Twenty-six years ago, on Feb. 29, 1992, Travis Tritt fulfilled a lifelong dream when he became an official member of the Grand Ole Opry.
“The Grand Ole Opry stands still as one of the biggest traditional gods, if you will, that we pay homage to in the business,” Tritt writes in his 1994 autobiography, Ten Feet Tall and Bulletproof. “In country music, there’s not a single person whose grandfather or father doesn’t have a story about listening to the Grand Ole Opry around a little small AM radio or one of those big console AM radios when they were a kid. My dad told me about it when he was young. I listened to the Grand Ole Opry, watched it on television when I was young. Every person in country music, I think, has got a story like that.”
Tritt’s Opry induction occurred while his single “The Whiskey Ain’t Workin'” — a duet with Marty Stuart from Tritt’s sophomore album, It’s All About to Change — was climbing the charts. The invitation was a pleasant surprise to Tritt, who never imagined joining the revered organization.
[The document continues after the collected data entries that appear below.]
**src/sv/pba_pkg.sv**
```systemverilog
`timescale 1ns / 1ps
// ----------------------------------------------------------------------------
// pba_pkg
// Shared types and constants of the page bitmap allocator.
// ----------------------------------------------------------------------------
package pba_pkg;

   localparam int MAX_PAGES      = 32768;
   localparam int PAGE_BYTES     = 256;
   localparam int BITS_PER_PAGE  = 2;

   localparam int WORD_W         = 32;
   localparam int ADDR_W         = 32;
   localparam int REQ_W          = 24;
   localparam int PAGES_REG_W    = 16;
   localparam int CSR_IDX_W      = 4;

   localparam int MARKS_PER_WORD = WORD_W / BITS_PER_PAGE;
   localparam int LANE_W         = $clog2(MARKS_PER_WORD);
   localparam int MAP_WORDS      = (MAX_PAGES + MARKS_PER_WORD - 1) / MARKS_PER_WORD;
   localparam int MAP_AW         = $clog2(MAP_WORDS);
   localparam int PIDX_W         = MAP_AW + LANE_W;
   localparam int CNT_W          = $clog2(MAX_PAGES + 1);
   localparam int PAGE_SHIFT     = $clog2(PAGE_BYTES);
   localparam int NEED_W         = REQ_W - PAGE_SHIFT + 1;
   localparam int POFF_W         = ADDR_W - PAGE_SHIFT;

   localparam logic [BITS_PER_PAGE-1:0] MARK_USED = 2'b01;
   localparam logic [BITS_PER_PAGE-1:0] MARK_LAST = 2'b10;

   typedef enum logic [1:0] {
      CMD_ALLOC = 2'd0,
      CMD_READ  = 2'd1,
      CMD_WRITE = 2'd2
   } cmd_type;

   typedef enum logic [CSR_IDX_W-1:0] {
      CSR_REGION_BASE  = 4'd0,
      CSR_REGION_PAGES = 4'd1
   } csr_index_type;

   typedef enum logic [2:0] {
      ST_CLEAR,
      ST_IDLE,
      ST_SCAN,
      ST_MARK_PREP,
      ST_MARK,
      ST_PAGE,
      ST_DONE
   } state_type;

   typedef struct packed {
      logic [1:0]               cmd;
      logic [ADDR_W-1:0]        address;
      logic [REQ_W-1:0]         request_bytes;
      logic [BITS_PER_PAGE-1:0] new_bits;
   } req_type;

   typedef struct packed {
      logic [ADDR_W-1:0]        result_address;
      logic                     ok;
      logic [BITS_PER_PAGE-1:0] page_bits;
   } rsp_type;

   typedef struct packed {
      logic              hit;
      logic [LANE_W-1:0] lane;
      logic [CNT_W-1:0]  carry;
   } scan_result_type;

endpackage

```
**src/sv/pba_word_scan.sv**
```systemverilog
`timescale 1ns / 1ps
// ----------------------------------------------------------------------------
// pba_word_scan
// Checks one map word for the top-down first-fit run, given the free run
// carried in from the words above; returns hit lane and carry to the next word.
// ----------------------------------------------------------------------------
module pba_word_scan import pba_pkg::*; (
   input  logic [WORD_W-1:0]         map_word,
   input  logic [MARKS_PER_WORD-1:0] lane_mask,
   input  logic [CNT_W-1:0]          carry,
   input  logic [CNT_W-1:0]          need,
   output scan_result_type           result
);

   logic [MARKS_PER_WORD-1:0] free;
   logic [MARKS_PER_WORD-1:0] full;
   logic [MARKS_PER_WORD-1:0] win;
   logic [MARKS_PER_WORD-1:0] hit;
   logic [CNT_W-1:0]          trail;

   always_comb begin
      for (int j = 0; j < MARKS_PER_WORD; j++) begin
         free[j] = lane_mask[j] & ~map_word[j*BITS_PER_PAGE];
      end
      for (int j = 0; j < MARKS_PER_WORD; j++) begin
         full[j] = 1'b1;
         win[j]  = 1'b1;
         for (int k = 0; k < MARKS_PER_WORD; k++) begin
            if (k >= j) begin
               full[j] = full[j] & free[k];
               if ((k - j) < int'(need)) begin
                  win[j] = win[j] & free[k];
               end
            end
         end
         if (32'(need) <= 32'(MARKS_PER_WORD - j)) begin
            hit[j] = win[j];
         end else begin
            hit[j] = full[j] && ((32'(carry) + 32'(MARKS_PER_WORD - j)) >= 32'(need));
         end
      end

      result.hit  = |hit;
      result.lane = '0;
      for (int j = 0; j < MARKS_PER_WORD; j++) begin
         if (hit[j]) begin
            result.lane = LANE_W'(j);
         end
      end

      trail = CNT_W'(MARKS_PER_WORD);
      for (int j = MARKS_PER_WORD - 1; j >= 0; j--) begin
         if (!free[j]) begin
            trail = CNT_W'(j);
         end
      end
      result.carry = full[0] ? CNT_W'(32'(carry) + 32'(MARKS_PER_WORD)) : trail;
   end

endmodule

```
“I always thought that I was too rowdy and too much of a rocker, or too heavily influenced by the other side, to be asked to be a member of the Grand Ole Opry,” he admits. “When I was inducted, I was the youngest member that had ever been inducted into the Grand Ole Opry. I guess the added excitement of never thinking that I would be there mixed with what tremendously high esteem that that particular institution is held in by my family, and by all the people that I know, to be a part of that institution is just absolutely one of the coolest things that I could ever be associated with.”
On the same day that Tritt was inducted into the Opry, Trisha Yearwood made her debut appearance on the Grand Ole Opry stage. She performed “She’s in Love With the Boy.”